*Entries provided*
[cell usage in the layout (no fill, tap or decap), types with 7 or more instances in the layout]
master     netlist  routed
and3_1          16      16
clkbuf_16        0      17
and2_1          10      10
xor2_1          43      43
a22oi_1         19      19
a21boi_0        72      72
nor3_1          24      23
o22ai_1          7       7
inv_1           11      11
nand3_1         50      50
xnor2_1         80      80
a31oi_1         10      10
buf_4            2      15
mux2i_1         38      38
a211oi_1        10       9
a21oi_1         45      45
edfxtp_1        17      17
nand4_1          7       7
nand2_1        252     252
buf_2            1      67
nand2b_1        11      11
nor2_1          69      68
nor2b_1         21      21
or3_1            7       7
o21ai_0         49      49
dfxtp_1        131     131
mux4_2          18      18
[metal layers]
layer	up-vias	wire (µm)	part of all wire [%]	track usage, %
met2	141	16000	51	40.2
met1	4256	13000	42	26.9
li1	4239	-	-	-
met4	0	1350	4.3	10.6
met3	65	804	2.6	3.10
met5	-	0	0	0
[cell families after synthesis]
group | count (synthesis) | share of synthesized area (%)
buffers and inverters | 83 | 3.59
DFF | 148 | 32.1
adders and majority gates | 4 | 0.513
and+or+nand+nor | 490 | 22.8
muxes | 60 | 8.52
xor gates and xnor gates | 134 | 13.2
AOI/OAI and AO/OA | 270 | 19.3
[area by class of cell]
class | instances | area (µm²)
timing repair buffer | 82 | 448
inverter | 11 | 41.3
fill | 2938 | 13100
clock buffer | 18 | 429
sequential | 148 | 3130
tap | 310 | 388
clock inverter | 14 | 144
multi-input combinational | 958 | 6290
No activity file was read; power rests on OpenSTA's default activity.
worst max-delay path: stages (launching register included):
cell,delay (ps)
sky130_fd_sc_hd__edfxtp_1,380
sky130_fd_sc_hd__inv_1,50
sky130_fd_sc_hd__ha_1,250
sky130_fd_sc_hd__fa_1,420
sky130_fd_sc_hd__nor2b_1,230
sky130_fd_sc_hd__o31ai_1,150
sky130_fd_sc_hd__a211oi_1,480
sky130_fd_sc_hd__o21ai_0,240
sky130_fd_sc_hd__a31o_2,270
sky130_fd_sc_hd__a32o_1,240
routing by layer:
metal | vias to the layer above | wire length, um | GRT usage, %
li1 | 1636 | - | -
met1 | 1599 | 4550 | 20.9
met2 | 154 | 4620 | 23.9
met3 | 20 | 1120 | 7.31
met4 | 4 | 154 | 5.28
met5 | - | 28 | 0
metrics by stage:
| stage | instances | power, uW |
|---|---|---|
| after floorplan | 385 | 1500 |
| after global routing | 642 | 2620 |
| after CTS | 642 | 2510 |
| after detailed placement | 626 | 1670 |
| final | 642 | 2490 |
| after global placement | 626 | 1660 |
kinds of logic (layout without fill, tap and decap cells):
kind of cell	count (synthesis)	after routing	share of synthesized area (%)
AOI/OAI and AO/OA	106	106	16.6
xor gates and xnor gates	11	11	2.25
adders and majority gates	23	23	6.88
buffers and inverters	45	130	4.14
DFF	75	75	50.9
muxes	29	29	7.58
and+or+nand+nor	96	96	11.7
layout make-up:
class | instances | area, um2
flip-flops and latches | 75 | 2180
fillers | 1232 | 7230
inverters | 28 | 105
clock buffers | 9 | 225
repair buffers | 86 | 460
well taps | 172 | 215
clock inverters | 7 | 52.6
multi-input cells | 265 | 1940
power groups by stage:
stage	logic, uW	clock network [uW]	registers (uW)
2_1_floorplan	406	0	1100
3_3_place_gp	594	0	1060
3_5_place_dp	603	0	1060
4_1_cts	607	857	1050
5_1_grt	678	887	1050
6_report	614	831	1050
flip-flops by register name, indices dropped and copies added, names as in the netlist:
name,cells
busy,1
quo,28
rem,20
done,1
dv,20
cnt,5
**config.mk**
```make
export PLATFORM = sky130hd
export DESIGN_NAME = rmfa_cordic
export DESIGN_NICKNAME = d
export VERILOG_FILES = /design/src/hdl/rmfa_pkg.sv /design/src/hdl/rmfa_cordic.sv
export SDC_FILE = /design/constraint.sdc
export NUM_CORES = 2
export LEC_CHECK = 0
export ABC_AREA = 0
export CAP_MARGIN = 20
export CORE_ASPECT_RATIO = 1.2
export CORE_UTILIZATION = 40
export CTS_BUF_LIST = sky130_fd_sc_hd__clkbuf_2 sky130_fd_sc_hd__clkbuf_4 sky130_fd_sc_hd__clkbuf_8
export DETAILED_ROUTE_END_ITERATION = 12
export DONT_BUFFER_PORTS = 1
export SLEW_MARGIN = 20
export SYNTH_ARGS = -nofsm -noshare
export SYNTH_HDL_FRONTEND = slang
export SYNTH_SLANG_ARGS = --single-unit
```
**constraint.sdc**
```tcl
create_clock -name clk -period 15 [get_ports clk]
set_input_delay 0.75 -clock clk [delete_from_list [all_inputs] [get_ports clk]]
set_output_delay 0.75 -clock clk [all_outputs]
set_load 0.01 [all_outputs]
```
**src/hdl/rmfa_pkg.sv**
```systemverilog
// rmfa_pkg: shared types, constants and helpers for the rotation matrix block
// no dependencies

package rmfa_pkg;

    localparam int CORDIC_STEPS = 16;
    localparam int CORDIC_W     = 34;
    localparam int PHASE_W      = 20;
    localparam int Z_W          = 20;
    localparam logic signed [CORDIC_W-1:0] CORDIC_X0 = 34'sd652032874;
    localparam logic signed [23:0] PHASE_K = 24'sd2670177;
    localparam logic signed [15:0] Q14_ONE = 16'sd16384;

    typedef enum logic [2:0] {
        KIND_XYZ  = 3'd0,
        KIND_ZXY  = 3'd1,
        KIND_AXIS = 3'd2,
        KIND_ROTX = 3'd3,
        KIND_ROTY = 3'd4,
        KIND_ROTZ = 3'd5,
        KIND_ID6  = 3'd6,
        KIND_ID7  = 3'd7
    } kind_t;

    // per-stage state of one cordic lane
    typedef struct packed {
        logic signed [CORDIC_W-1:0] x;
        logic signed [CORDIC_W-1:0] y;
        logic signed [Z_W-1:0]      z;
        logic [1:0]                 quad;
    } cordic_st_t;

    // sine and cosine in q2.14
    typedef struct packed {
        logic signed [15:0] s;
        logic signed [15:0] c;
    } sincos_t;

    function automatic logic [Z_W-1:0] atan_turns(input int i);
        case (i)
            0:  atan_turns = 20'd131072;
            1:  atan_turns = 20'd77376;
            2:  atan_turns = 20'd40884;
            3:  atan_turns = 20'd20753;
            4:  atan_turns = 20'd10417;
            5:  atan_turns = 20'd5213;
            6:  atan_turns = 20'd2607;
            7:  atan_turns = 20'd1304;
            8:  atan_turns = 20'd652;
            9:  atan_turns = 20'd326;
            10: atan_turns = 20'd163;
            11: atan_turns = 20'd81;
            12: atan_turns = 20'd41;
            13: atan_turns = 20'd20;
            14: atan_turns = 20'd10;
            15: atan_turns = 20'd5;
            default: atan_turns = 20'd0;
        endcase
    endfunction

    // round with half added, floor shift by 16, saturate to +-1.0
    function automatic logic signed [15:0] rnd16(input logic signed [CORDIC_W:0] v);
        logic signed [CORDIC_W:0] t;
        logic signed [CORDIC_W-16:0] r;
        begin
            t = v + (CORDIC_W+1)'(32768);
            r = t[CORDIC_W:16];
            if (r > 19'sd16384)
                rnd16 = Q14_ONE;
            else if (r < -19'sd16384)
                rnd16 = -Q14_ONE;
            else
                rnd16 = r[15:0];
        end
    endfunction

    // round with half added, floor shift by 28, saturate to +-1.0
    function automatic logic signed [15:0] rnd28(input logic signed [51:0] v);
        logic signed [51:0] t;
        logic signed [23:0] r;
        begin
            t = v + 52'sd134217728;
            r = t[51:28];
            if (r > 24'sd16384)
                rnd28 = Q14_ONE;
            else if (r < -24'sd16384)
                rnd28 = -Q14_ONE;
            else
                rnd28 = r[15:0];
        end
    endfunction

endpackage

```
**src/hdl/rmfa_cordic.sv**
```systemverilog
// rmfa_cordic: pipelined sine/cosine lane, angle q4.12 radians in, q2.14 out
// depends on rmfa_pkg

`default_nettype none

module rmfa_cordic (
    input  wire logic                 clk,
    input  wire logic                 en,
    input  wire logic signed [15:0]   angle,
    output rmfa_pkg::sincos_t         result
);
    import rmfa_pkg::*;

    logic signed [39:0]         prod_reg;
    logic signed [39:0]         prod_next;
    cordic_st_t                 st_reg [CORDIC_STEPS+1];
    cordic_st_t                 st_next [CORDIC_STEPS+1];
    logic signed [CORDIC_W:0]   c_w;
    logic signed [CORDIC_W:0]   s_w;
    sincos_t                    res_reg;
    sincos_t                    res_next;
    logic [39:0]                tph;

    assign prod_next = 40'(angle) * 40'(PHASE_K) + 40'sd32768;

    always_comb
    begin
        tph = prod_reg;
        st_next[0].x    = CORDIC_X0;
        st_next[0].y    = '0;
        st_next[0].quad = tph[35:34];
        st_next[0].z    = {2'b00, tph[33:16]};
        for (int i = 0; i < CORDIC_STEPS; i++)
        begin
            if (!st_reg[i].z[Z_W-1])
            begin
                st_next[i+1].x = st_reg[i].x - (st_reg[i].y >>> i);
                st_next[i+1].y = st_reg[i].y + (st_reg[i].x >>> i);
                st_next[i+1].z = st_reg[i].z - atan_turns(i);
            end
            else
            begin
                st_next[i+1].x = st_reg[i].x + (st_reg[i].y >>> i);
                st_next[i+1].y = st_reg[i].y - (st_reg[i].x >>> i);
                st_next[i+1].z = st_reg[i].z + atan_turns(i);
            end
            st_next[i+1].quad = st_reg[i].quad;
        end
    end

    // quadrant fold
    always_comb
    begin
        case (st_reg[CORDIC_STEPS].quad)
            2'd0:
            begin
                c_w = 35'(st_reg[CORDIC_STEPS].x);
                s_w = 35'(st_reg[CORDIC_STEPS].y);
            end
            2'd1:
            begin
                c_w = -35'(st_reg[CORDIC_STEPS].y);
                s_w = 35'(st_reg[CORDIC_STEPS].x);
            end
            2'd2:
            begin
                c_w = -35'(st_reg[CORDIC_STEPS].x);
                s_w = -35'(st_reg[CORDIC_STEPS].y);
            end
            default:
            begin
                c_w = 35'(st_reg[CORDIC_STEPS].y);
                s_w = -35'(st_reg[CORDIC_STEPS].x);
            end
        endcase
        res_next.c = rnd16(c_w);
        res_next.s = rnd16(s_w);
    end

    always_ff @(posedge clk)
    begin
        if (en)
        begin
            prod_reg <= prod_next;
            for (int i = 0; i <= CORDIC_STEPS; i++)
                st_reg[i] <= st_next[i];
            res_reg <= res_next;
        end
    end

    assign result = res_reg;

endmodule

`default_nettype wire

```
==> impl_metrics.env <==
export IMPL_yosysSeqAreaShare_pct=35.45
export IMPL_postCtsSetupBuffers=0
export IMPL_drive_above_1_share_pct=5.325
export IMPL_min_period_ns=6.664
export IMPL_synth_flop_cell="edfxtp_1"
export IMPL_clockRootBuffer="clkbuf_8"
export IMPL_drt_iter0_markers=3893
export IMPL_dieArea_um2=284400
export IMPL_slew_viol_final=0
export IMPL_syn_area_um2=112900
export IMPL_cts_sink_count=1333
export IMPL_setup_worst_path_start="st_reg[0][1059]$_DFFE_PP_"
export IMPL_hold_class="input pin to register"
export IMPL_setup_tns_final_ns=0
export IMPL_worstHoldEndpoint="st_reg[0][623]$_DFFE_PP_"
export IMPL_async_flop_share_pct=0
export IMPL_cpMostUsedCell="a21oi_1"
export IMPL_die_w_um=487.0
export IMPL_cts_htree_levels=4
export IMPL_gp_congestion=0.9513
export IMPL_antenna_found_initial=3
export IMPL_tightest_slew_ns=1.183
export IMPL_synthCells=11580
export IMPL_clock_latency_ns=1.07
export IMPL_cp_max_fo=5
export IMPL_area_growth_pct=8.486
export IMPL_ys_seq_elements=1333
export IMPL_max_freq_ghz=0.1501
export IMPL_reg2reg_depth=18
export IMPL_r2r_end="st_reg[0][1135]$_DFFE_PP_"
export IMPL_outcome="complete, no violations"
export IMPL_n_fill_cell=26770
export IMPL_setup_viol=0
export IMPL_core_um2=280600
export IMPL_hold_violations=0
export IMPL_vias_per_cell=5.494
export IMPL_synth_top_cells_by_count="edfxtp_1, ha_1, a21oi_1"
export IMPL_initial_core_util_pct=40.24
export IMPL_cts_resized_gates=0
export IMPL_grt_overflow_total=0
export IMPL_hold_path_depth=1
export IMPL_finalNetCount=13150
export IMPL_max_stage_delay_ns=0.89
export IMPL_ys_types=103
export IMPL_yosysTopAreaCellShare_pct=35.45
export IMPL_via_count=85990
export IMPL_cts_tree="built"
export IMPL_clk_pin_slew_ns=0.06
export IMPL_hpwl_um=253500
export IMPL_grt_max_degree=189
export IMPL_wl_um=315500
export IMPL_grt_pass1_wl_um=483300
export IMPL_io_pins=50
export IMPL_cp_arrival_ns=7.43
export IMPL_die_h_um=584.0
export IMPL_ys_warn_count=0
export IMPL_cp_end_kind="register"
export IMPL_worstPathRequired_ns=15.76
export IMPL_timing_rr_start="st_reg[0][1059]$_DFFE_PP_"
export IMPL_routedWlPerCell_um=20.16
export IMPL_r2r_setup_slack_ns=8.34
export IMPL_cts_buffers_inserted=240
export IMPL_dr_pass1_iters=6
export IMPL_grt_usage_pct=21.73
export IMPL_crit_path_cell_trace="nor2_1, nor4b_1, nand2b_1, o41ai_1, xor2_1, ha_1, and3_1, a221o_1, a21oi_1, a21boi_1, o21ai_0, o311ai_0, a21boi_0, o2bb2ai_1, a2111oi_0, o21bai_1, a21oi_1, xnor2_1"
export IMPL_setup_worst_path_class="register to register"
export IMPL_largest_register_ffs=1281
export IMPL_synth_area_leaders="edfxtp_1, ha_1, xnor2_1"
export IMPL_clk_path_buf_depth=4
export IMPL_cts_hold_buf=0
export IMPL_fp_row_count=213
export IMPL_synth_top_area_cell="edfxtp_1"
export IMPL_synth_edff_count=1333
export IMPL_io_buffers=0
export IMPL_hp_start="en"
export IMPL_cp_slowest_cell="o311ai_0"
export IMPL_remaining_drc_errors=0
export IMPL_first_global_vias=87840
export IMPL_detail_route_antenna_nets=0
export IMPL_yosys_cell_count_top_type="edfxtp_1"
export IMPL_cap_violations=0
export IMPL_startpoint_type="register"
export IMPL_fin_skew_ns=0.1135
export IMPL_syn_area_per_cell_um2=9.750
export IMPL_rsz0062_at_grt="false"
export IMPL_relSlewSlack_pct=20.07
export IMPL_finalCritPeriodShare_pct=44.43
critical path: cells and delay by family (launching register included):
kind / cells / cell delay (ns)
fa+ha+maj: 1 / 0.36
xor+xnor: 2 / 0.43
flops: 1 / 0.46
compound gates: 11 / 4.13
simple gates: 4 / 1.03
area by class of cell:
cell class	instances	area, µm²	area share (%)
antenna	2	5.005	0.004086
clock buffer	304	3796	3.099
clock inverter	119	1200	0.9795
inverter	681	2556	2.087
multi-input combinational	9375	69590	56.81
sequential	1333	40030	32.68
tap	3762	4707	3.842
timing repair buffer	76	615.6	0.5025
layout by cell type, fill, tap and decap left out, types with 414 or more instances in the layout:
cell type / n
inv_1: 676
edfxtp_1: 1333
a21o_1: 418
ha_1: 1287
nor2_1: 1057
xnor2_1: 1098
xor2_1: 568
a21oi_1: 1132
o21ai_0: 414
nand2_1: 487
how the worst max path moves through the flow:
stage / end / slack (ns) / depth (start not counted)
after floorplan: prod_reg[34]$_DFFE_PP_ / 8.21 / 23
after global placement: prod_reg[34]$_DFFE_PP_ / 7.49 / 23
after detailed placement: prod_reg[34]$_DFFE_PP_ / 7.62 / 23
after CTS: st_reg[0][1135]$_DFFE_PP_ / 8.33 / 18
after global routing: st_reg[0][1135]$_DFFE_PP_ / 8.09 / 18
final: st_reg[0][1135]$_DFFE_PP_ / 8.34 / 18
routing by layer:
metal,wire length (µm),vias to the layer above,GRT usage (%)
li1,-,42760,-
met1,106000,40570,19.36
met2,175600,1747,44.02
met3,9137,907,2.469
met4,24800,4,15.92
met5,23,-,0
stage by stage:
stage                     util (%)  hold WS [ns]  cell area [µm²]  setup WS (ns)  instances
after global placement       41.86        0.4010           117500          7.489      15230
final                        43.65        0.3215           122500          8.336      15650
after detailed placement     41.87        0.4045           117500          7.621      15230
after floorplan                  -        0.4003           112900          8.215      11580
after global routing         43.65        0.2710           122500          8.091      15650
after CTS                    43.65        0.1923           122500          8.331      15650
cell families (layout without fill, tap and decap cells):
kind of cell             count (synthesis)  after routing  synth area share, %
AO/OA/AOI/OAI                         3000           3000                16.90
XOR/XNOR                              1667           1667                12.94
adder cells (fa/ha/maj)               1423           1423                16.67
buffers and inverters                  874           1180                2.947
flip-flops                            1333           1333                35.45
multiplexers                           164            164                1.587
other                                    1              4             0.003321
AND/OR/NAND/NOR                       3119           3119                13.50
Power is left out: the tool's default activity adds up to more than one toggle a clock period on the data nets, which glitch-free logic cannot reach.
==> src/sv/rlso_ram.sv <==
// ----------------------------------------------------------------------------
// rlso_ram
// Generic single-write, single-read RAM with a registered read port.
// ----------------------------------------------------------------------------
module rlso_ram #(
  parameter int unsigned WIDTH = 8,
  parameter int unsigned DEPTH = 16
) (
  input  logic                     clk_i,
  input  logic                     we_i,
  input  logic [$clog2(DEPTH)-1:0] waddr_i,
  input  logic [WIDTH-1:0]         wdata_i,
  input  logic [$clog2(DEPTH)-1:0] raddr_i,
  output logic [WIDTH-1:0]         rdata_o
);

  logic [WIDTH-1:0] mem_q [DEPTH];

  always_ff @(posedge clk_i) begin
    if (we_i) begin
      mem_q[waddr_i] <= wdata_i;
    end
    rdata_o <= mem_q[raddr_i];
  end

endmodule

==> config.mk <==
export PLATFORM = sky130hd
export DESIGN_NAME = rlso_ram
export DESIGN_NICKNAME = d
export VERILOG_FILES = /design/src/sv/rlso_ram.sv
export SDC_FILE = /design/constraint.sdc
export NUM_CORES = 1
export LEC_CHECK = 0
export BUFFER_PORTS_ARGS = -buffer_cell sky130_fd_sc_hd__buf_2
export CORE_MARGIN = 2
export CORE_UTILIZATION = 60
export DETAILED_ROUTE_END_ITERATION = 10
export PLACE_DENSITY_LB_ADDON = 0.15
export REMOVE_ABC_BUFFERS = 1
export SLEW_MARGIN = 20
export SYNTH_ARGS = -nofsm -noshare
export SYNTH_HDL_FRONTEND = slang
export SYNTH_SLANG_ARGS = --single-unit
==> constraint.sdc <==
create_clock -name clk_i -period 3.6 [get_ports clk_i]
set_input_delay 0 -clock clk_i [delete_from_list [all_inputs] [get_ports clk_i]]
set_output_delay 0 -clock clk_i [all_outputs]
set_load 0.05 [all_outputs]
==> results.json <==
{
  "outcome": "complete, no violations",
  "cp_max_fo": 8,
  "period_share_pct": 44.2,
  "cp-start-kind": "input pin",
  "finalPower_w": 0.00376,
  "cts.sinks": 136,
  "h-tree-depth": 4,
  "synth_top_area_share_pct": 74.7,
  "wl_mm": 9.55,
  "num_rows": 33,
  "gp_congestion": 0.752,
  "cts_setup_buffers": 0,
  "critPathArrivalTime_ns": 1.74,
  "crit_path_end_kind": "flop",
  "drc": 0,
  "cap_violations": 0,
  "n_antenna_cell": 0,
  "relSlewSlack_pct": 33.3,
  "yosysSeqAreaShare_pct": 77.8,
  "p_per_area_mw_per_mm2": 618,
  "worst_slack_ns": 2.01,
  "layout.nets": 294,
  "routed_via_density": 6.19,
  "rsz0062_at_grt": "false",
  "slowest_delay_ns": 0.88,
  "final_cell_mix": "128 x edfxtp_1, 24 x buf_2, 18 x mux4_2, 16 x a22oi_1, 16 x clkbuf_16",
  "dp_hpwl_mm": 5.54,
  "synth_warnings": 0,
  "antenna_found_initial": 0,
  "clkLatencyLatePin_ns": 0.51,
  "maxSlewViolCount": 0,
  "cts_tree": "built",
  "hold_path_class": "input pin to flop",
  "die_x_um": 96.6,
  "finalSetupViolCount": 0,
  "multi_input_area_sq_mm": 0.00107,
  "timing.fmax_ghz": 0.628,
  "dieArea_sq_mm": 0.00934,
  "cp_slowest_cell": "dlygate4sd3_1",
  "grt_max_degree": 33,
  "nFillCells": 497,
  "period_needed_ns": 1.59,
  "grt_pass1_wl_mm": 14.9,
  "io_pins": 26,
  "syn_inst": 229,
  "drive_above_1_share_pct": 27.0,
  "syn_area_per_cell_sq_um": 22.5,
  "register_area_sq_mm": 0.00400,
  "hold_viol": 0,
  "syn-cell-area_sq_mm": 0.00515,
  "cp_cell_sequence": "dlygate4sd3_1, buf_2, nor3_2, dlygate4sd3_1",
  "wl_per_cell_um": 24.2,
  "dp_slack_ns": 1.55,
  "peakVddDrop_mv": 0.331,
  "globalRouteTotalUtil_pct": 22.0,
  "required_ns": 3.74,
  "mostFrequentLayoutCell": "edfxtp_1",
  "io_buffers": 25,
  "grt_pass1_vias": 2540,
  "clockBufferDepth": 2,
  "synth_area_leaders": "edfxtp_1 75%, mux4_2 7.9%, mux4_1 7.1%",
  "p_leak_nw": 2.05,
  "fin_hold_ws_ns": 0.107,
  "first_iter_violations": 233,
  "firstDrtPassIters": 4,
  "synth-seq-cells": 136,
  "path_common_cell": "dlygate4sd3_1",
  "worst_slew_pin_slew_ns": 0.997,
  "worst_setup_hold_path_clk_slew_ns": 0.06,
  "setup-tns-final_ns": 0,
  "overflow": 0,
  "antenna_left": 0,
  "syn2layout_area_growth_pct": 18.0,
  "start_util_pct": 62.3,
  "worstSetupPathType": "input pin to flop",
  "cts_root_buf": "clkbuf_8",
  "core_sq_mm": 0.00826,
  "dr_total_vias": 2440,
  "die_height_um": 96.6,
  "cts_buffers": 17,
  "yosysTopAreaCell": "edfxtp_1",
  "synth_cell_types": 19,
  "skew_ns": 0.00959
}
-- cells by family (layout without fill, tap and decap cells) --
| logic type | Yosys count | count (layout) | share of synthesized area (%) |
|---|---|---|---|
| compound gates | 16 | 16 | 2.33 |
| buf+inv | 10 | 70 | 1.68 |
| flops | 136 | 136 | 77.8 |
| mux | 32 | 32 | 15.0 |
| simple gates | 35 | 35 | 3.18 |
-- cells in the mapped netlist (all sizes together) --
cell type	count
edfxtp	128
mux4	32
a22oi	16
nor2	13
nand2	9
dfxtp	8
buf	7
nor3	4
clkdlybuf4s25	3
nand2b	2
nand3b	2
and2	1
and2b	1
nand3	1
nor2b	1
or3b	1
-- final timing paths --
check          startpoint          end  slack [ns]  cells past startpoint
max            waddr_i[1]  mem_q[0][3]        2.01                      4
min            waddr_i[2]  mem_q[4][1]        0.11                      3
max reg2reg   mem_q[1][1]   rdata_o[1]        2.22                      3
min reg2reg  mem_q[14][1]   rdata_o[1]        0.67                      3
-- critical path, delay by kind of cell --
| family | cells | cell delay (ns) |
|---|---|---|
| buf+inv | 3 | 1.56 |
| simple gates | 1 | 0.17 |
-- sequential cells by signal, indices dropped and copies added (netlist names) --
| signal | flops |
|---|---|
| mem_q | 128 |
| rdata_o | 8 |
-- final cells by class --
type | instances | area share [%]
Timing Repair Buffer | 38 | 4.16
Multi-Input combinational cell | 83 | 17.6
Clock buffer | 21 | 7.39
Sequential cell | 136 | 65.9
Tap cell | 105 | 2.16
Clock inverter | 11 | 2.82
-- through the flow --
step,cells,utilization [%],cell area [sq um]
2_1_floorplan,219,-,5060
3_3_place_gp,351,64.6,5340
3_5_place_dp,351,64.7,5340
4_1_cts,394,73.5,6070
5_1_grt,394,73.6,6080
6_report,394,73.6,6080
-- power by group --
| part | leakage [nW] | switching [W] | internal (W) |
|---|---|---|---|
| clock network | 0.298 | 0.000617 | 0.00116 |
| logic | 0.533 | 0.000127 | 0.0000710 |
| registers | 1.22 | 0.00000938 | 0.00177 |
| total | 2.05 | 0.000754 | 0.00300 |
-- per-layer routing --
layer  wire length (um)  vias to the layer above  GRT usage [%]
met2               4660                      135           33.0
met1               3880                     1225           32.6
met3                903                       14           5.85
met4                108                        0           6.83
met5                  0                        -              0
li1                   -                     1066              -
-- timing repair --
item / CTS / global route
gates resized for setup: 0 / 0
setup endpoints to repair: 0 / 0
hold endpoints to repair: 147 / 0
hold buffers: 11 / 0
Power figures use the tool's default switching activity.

*The problem*
Search the data for "majority". Copy every line that has it.

*Output*
adders and majority gates | 4 | 0.513
adders and majority gates	23	23	6.88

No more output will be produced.